#### Work instructions
Which of the lines in the records below hold the string "parameter"? Copy every one of them.
:: Entries supplied
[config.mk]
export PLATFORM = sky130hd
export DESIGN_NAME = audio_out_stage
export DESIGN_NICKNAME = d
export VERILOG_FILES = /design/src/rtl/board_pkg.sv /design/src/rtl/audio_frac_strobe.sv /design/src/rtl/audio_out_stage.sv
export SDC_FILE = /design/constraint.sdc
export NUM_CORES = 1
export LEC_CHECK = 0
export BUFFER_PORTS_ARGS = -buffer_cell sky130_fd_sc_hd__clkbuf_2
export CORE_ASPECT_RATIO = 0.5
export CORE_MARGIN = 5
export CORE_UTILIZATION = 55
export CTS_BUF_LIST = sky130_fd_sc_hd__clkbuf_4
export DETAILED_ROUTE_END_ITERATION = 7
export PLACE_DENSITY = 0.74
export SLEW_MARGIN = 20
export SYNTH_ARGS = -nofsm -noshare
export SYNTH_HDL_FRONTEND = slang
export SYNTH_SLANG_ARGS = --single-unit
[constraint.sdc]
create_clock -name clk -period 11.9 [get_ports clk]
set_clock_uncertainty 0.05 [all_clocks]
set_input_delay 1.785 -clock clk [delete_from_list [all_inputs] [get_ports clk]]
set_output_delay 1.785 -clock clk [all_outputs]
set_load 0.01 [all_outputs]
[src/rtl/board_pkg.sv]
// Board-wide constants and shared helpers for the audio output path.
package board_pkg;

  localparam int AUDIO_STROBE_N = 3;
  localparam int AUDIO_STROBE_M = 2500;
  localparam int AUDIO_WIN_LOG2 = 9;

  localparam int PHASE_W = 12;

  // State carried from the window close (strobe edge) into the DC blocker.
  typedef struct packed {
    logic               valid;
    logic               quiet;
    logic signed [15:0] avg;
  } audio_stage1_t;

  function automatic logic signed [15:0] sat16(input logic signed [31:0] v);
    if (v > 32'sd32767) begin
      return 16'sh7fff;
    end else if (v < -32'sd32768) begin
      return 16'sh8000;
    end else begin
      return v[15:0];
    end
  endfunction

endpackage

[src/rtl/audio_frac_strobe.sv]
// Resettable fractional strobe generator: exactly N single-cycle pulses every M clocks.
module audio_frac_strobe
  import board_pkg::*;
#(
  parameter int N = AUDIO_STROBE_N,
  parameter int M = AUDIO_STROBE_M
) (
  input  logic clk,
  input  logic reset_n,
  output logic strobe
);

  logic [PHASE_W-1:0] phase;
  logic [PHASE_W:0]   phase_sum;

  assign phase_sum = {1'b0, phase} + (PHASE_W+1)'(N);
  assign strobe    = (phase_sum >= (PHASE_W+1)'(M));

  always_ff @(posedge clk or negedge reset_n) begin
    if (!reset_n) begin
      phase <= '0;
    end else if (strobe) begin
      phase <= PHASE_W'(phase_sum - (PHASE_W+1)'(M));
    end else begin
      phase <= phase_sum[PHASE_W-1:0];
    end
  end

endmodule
::::
#### Response to this exercise
  parameter int N = AUDIO_STROBE_N,
  parameter int M = AUDIO_STROBE_M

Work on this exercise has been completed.